Prime Minister Hassan Diab met with his Cabinet reportedly to discuss the resignations Sunday, but there were no comments after the meeting.

Protesters have called on the government to quit over what they say was negligence that led to Tuesday's explosion. Anger boiled over into violent scenes in central Beirut Saturday.

Christian Maronite Patriarch Bechara Boutros al-Rai said the Cabinet should resign as it cannot "change the way it governs."

"The resignation of an MP or a minister is not enough ... the whole government should resign as it is unable to help the country recover," he said in his Sunday sermon.

Saturday's protests were the biggest since October when thousands of people took to the streets to demand an end to corruption, bad governance and mismanagement.

About 10,000 people gathered at Martyrs' Square, which was transformed into a battle zone in the evening between police and protesters who tried to break down a barrier along a road leading to parliament. Some demonstrators stormed government ministries and the Association of Lebanese Banks.

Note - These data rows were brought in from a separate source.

--- src/flat_wrapper.sv ---
// flat-port wrapper written by rule: the top's interface ports become plain ports
module avalon_port_arbiter_flat 
  (CLK, RST, bus_req_i, bus_addr_i, bus_req_d, bus_rnw_d, bus_addr_d, bus_wdata_d, bus_m_done, bus_m_rdata, bus_done_i, bus_rdata_i, bus_done_d, bus_rdata_d, bus_m_start, bus_m_rnw, bus_m_address, bus_m_wdata, bus_busy, bus_owner);
  avalon_port_arbiter_if bus_i ();
  input logic CLK;
  input logic RST;
  input wire logic [$bits(bus_i.req_i)-1:0] bus_req_i;
  input wire logic [$bits(bus_i.addr_i)-1:0] bus_addr_i;
  input wire logic [$bits(bus_i.req_d)-1:0] bus_req_d;
  input wire logic [$bits(bus_i.rnw_d)-1:0] bus_rnw_d;
  input wire logic [$bits(bus_i.addr_d)-1:0] bus_addr_d;
  input wire logic [$bits(bus_i.wdata_d)-1:0] bus_wdata_d;
  input wire logic [$bits(bus_i.m_done)-1:0] bus_m_done;
  input wire logic [$bits(bus_i.m_rdata)-1:0] bus_m_rdata;
  output wire logic [$bits(bus_i.done_i)-1:0] bus_done_i;
  output wire logic [$bits(bus_i.rdata_i)-1:0] bus_rdata_i;
  output wire logic [$bits(bus_i.done_d)-1:0] bus_done_d;
  output wire logic [$bits(bus_i.rdata_d)-1:0] bus_rdata_d;
  output wire logic [$bits(bus_i.m_start)-1:0] bus_m_start;
  output wire logic [$bits(bus_i.m_rnw)-1:0] bus_m_rnw;
  output wire logic [$bits(bus_i.m_address)-1:0] bus_m_address;
  output wire logic [$bits(bus_i.m_wdata)-1:0] bus_m_wdata;
  output wire logic [$bits(bus_i.busy)-1:0] bus_busy;
  output wire logic [$bits(bus_i.owner)-1:0] bus_owner;
  assign bus_i.req_i = bus_req_i;
  assign bus_i.addr_i = bus_addr_i;
  assign bus_i.req_d = bus_req_d;
  assign bus_i.rnw_d = bus_rnw_d;
  assign bus_i.addr_d = bus_addr_d;
  assign bus_i.wdata_d = bus_wdata_d;
  assign bus_i.m_done = bus_m_done;
  assign bus_i.m_rdata = bus_m_rdata;
  assign bus_done_i = bus_i.done_i;
  assign bus_rdata_i = bus_i.rdata_i;
  assign bus_done_d = bus_i.done_d;
  assign bus_rdata_d = bus_i.rdata_d;
  assign bus_m_start = bus_i.m_start;
  assign bus_m_rnw = bus_i.m_rnw;
  assign bus_m_address = bus_i.m_address;
  assign bus_m_wdata = bus_i.m_wdata;
  assign bus_busy = bus_i.busy;
  assign bus_owner = bus_i.owner;
  avalon_port_arbiter u_core (.CLK(CLK), .RST(RST), .bus(bus_i));
endmodule
==> config.mk <==
export PLATFORM = sky130hd
export DESIGN_NAME = hc595_chain_driver_flat
export DESIGN_NICKNAME = d
export VERILOG_FILES = /design/src/rtl/hc595_pkg.sv /design/src/rtl/hc595_chain_driver_if.sv /design/src/rtl/hc595_phase_timer.sv /design/src/rtl/hc595_chain_driver.sv /design/src/flat_wrapper.sv
export SDC_FILE = /design/constraint.sdc
export NUM_CORES = 1
export LEC_CHECK = 0
export BUFFER_PORTS_ARGS = -buffer_cell sky130_fd_sc_hd__buf_2
export CORE_ASPECT_RATIO = 1.4
export CORE_UTILIZATION = 40
export CTS_CLUSTER_SIZE = 12
export DETAILED_ROUTE_END_ITERATION = 12
export HOLD_SLACK_MARGIN = 0.08
export PLACE_DENSITY = 0.69
export SYNTH_ARGS = -nofsm -noshare
export SYNTH_HDL_FRONTEND = slang
export SYNTH_SLANG_ARGS = --single-unit
==> constraint.sdc <==
create_clock -name CLK -period 2.3 [get_ports CLK]
set_input_delay 0.46 -clock CLK [delete_from_list [all_inputs] [get_ports CLK]]
set_output_delay 0.46 -clock CLK [all_outputs]
set_load 0.02 [all_outputs]
### config.mk
export PLATFORM = sky130hd
export DESIGN_NAME = tnoc_vc_scheduler_flat
export DESIGN_NICKNAME = d
export VERILOG_FILES = /design/src/rtl/tnoc_vc_scheduler_pkg.sv /design/src/rtl/tnoc_vc_scheduler_if.sv /design/src/rtl/tnoc_credit_counter.sv /design/src/rtl/tnoc_vc_scheduler.sv /design/src/flat_wrapper.sv
export SDC_FILE = /design/constraint.sdc
export NUM_CORES = 1
export LEC_CHECK = 0
export ABC_AREA = 1
export BUFFER_PORTS_ARGS = -buffer_cell sky130_fd_sc_hd__buf_2
export CAP_MARGIN = 30
export CORE_MARGIN = 2
export CORE_UTILIZATION = 51
export DETAILED_ROUTE_END_ITERATION = 10
export PLACE_DENSITY = 0.84
export SYNTH_ARGS = -nofsm -noshare
export SYNTH_HDL_FRONTEND = slang
export SYNTH_SLANG_ARGS = --single-unit
### constraint.sdc
create_clock -name clk -period 5.35 [get_ports clk]
set_input_delay 1.605 -clock clk [delete_from_list [all_inputs] [get_ports clk]]
set_output_delay 1.605 -clock clk [all_outputs]
set_load 0.02 [all_outputs]
--- config.mk ---
export PLATFORM = sky130hd
export DESIGN_NAME = axi_burst_tracker
export DESIGN_NICKNAME = d
export VERILOG_FILES = /design/src/rtl/axi_pkg.sv /design/src/rtl/axi_cmd_fifo.sv /design/src/rtl/axi_burst_tracker.sv
export SDC_FILE = /design/constraint.sdc
export NUM_CORES = 1
export LEC_CHECK = 0
export ABC_AREA = 1
export BUFFER_PORTS_ARGS = -buffer_cell sky130_fd_sc_hd__buf_2
export CAP_MARGIN = 0
export CORE_UTILIZATION = 44
export CTS_CLUSTER_SIZE = 16
export DETAILED_ROUTE_END_ITERATION = 10
export GPL_ROUTABILITY_DRIVEN = 0
export HOLD_SLACK_MARGIN = 0.03
export PLACE_DENSITY = 0.63
export SLEW_MARGIN = 20
export SYNTH_ARGS = -nofsm -noshare
export SYNTH_HDL_FRONTEND = slang
export SYNTH_SLANG_ARGS = --single-unit
export TNS_END_PERCENT = 30
--- constraint.sdc ---
create_clock -name axi_aclk -period 3.65 [get_ports axi_aclk]
set_input_delay 0.1825 -clock axi_aclk [delete_from_list [all_inputs] [get_ports axi_aclk]]
set_output_delay 0.1825 -clock axi_aclk [all_outputs]
set_load 0.005 [all_outputs]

People defied dozens of tear gas canisters fired at them and hurled stones and firecrackers at riot police, some of whom were carried away to ambulances. One policeman was killed and the Red Cross said more than 170 people were injured.

"The police fired at me. But that won't stop us from demonstrating until we change the government from top to bottom," Younis Flayti, 55, a retired army officer, said Sunday.

Nearby, mechanic Sabir Jamali sat beside a noose attached to a wooden frame in Martyrs' Square, intended as a symbolic warning to Lebanese leaders to resign or face hanging.

"Every leader who oppresses us should be hanged," he said, adding he will protest again.

Soldiers in vehicles mounted with machine guns were stationed beside the square Sunday.

Tuesday's catastrophic explosion killed 158 people and injured more than 6,000, destroying parts of the city and compounding months of political and economic meltdown.

"People should sleep in the streets and demonstrate against the government until it falls," said lawyer Maya Habli, as she surveyed the demolished port where the blast erupted.

The prime minister and presidency have said 2,750 tons of highly explosive ammonium nitrate, which is used in making fertilizers and bombs, had been stored for six years without safety measures at the port warehouse.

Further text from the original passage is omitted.